A quorum policy is composed of one or more quorum policy rules. A quorum policy rule is composed of:
- Quorum Group: A set of members in the group that are needed to approve an operation.
- Administrator: Minimum number of administrators that need to approve the operation.
- Application: an application that approves a sensitive operation for a specific use case.
- Using a second-factor security key to approve the request.
- Password re-entry required to approve the request.
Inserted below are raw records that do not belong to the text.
Source: an optimization exercise on an open RTL-to-GDS flow (aim: small area, a short achievable clock period and few clock cycles per item). Production flows keep margins and buffers that such runs may drop.
The RTL was checked by simulation tests, not by an equivalence proof against the original design.
Power is estimated from default activity; no workload was simulated.

## build 56
Design data_feeder_top, start of the top module:
module data_feeder_top #(
    parameter feeder_pkg::bus_addr_t BUS_BASE = 32'hC400_0000
) (
    input  logic                  clk_i,
    input  logic                  rst_i,
    input  logic                  host_strobe_i,
    input  logic                  host_rw_i,
    input  feeder_pkg::bus_addr_t host_addr_i,
    input  feeder_pkg::bus_data_t host_wdata_i,
    output logic                  host_ready_o,
    output feeder_pkg::bus_data_t host_rdata_o,
    input  logic                  fifo_addr_full_i,
    input  logic                  fifo_rw_full_i,
    input  logic                  fifo_data_empty_i,
    input  feeder_pkg::line_t     dram_line_i,
    output logic                  dram_addr_valid_o,
    output feeder_pkg::bus_addr_t dram_addr_o,
    output logic                  fifo_data_rd_en_o,
    output feeder_pkg::load_cmd_t load_cmd_o
);
export LEC_CHECK = 0
export ABC_CLOCK_PERIOD_IN_PS = 2500
export CAP_MARGIN = 20
export CORE_AREA = 5 5 235 235
export CTS_BUF_LIST = sky130_fd_sc_hd__clkbuf_8 sky130_fd_sc_hd__clkbuf_16
export CTS_CLUSTER_DIAMETER = 150
export CTS_CLUSTER_SIZE = 40
export DIE_AREA = 0 0 240 240
export SETUP_SLACK_MARGIN = 2.9
export SLEW_MARGIN = 20
create_clock -name core_clock -period 5.0 [get_ports {clk_i}]
standard.sh (not shown) runs the stock make flow with config.mk's settings and CLKGATE_MAP_FILE= SYNTH_SCRIPT=/design/flow/synth_recipe.tcl, a recipe that flattens the netlist after the stock synthesis.
==> flow/flow/run.sh <==
#!/bin/bash
# Standard ORFS layout, with the port buffers made of the smallest buffer
# cell, and the slow wide OR and NOR cells and the unsizable AOI222 kept
# out of the mapping and sizing.
set -euo pipefail
lib="$FLOW_HOME/platforms/sky130hd/lib/sky130_fd_sc_hd__tt_025C_1v80.lib"
platform=$(sed -n '/DONT_USE_CELLS += /,/^$/p' "$FLOW_HOME/platforms/sky130hd/config.mk" \
  | tr -d '\\' | sed 's/export DONT_USE_CELLS += //' | tr -s ' \n' ' ')
slow=$(grep -o 'cell ("sky130_fd_sc_hd__\(or4\|or3\|nor4\|a222oi\)[a-z0-9_]*")' "$lib" \
  | sed 's/cell ("//; s/")//' | tr '\n' ' ')
echo "DONT_USE_CELLS=$platform $slow" > dont_use.log
export BUFFER_PORTS_ARGS="-buffer_cell sky130_fd_sc_hd__buf_1"
bash standard.sh "DONT_USE_CELLS=$platform $slow" finish > standard.log 2>&1
Testbench counts of build 56, summed over its fixed seeds: cycles 185,016, words 174,743.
In addition, the quorum policy can establish if “all” or “any” of the quorum policy rules are required to have a quorum and approve the requested operation.
Account Quorum Policy
Create a Quorum Policy for an Account
To set a quorum policy at the account level:
- Go to the Account Settings page in Fortanix Data Security Manager (DSM). Click the QUORUM POLICY tab.
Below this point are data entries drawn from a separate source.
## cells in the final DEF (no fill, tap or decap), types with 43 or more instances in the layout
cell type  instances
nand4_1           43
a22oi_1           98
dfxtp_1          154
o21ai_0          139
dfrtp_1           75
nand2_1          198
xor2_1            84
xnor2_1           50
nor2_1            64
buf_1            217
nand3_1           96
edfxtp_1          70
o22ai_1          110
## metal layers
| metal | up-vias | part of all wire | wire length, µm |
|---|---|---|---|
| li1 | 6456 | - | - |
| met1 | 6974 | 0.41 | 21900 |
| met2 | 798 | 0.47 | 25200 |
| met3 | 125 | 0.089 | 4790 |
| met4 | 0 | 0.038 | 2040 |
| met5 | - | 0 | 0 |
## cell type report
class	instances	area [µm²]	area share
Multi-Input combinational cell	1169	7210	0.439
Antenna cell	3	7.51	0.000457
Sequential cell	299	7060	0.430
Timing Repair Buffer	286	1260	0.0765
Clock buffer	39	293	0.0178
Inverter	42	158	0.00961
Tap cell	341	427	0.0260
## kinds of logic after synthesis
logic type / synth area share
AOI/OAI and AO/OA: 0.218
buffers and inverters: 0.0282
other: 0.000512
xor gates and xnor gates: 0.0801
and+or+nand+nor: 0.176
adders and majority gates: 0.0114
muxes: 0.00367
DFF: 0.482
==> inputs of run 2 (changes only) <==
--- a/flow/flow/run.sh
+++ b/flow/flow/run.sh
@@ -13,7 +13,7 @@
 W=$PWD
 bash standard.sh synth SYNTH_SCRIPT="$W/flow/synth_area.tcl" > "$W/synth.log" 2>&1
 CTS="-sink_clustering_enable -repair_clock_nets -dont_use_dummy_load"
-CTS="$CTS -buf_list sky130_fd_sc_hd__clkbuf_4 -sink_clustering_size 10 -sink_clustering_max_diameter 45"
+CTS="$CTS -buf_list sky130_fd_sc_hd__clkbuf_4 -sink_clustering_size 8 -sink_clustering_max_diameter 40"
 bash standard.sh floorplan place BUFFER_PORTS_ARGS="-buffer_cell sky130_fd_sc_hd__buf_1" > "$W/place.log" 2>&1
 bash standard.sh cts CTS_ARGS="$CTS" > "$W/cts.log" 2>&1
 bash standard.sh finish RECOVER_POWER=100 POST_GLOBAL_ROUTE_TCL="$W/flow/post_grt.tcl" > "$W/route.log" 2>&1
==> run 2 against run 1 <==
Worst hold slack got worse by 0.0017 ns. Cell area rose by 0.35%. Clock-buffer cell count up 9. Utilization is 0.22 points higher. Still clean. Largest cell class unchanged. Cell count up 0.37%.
- In the Quorum approval policy page, click the ADD POLICY FOR THE ACCOUNT button to edit the Account Quorum Policy.
- In the Quorum approval policy form, fill the details such as the number/name of administrators that need to approve sensitive operations with keys and plugins.
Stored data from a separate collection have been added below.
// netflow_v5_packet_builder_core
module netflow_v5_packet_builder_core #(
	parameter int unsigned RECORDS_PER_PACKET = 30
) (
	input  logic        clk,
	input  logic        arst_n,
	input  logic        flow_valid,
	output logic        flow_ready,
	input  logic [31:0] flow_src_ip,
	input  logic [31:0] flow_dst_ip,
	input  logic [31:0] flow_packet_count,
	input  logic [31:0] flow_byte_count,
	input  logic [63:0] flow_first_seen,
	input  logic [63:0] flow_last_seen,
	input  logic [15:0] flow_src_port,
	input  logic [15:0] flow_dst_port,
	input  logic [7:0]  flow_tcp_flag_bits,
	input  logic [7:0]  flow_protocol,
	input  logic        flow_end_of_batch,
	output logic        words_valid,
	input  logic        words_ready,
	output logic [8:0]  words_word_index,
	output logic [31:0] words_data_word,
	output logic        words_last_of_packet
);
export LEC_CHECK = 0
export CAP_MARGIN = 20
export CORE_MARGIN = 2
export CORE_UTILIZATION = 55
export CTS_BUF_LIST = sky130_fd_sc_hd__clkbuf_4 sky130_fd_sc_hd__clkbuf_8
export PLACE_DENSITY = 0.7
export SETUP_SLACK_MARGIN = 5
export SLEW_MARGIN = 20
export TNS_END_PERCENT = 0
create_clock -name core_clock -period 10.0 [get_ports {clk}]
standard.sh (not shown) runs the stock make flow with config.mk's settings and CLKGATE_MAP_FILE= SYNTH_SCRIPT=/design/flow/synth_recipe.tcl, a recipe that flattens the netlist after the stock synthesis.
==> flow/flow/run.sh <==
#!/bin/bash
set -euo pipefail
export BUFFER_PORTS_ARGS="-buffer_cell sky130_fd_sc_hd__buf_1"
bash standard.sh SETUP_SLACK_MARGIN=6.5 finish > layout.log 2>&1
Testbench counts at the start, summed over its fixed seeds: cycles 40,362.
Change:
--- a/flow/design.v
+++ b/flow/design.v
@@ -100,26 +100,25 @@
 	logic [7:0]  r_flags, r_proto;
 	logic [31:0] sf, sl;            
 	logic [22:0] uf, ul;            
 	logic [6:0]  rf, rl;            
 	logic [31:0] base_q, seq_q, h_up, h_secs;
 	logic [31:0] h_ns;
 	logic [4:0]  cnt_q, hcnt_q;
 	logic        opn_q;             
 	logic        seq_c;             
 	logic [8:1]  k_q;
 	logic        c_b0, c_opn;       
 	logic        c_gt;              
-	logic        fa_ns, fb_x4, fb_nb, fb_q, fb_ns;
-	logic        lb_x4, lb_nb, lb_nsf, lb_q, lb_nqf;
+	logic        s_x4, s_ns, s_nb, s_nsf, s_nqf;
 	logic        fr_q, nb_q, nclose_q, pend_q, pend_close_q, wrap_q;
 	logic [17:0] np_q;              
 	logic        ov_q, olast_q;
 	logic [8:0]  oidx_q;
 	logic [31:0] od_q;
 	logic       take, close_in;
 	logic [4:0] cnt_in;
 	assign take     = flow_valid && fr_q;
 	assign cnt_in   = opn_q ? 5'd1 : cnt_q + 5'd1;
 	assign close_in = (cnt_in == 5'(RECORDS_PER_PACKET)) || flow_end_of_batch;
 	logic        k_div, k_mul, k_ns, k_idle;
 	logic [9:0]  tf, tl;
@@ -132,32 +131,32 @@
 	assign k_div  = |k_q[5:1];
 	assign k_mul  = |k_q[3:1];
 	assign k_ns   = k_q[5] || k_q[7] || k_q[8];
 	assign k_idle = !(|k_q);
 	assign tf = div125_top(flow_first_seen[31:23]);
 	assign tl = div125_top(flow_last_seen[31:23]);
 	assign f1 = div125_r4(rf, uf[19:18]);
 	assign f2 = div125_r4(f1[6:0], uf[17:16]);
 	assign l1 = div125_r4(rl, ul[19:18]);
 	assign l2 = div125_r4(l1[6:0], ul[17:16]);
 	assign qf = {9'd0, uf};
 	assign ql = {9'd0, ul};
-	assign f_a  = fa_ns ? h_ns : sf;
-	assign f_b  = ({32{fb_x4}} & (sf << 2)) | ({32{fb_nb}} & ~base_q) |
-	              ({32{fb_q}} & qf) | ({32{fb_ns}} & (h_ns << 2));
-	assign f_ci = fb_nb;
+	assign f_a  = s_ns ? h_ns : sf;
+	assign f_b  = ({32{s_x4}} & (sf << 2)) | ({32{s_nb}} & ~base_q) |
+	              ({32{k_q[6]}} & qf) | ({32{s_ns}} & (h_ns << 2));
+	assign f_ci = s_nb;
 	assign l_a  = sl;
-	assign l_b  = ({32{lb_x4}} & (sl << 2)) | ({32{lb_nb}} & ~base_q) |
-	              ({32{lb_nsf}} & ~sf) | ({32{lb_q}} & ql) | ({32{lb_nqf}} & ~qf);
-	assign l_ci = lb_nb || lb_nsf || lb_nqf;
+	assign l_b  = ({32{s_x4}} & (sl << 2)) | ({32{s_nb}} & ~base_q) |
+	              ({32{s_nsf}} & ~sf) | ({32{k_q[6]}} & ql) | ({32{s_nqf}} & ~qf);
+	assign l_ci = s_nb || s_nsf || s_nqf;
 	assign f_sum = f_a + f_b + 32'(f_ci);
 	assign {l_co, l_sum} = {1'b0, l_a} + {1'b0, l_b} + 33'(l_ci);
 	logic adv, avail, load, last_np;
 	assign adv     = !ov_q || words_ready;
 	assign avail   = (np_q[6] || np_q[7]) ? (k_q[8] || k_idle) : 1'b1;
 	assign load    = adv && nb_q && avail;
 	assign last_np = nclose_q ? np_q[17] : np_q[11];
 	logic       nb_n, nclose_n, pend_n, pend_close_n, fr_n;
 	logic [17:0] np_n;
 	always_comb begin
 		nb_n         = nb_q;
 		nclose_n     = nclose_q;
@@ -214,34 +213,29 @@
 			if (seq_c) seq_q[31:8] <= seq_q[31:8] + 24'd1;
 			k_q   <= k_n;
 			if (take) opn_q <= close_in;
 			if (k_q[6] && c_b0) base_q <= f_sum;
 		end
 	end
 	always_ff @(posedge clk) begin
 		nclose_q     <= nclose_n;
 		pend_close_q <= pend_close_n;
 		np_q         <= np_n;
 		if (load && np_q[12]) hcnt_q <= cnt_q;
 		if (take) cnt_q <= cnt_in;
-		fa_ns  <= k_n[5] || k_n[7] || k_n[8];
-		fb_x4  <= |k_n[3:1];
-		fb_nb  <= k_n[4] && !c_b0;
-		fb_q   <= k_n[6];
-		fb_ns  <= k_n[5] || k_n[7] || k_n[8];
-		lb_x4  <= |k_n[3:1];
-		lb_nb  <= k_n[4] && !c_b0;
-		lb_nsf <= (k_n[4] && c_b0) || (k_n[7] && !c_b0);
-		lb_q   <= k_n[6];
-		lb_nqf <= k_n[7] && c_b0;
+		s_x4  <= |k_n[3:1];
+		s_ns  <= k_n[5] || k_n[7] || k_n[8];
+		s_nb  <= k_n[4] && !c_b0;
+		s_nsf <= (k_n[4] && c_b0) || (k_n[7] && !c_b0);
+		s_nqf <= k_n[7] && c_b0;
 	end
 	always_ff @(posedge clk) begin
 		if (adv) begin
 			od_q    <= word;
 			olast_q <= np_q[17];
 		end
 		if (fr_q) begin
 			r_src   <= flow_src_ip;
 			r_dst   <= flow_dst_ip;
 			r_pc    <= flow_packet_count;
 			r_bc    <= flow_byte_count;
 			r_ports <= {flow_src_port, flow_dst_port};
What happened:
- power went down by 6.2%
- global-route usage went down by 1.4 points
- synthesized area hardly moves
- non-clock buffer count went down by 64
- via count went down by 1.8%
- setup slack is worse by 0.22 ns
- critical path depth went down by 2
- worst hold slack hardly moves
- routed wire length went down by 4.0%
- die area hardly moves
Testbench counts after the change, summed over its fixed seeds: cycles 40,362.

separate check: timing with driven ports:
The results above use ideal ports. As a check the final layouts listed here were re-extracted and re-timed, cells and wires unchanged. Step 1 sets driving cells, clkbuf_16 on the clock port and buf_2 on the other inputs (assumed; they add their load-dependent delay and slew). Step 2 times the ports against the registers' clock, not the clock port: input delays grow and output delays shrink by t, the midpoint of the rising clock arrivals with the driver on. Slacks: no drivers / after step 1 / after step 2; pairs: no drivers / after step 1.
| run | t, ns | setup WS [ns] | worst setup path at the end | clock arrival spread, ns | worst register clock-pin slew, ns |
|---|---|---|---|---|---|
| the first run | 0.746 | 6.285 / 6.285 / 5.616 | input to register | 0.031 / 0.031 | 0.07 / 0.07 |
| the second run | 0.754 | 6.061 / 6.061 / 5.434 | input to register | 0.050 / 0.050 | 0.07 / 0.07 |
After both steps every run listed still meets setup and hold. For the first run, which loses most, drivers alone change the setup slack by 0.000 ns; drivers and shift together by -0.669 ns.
- Click the Advanced button to add more combinations for the quorum policy.
- There are two optional check boxes:
- Using a second-factor security key is required to approve requests: This option will be automatically enabled if second-factor authentication is enabled by the user at the account level, from the Authentication tab on the Account Settings page. The user cannot edit this option.
- Password re-entry is required to approve the request: Enable this option if you want a re-entry of the password to approve a request.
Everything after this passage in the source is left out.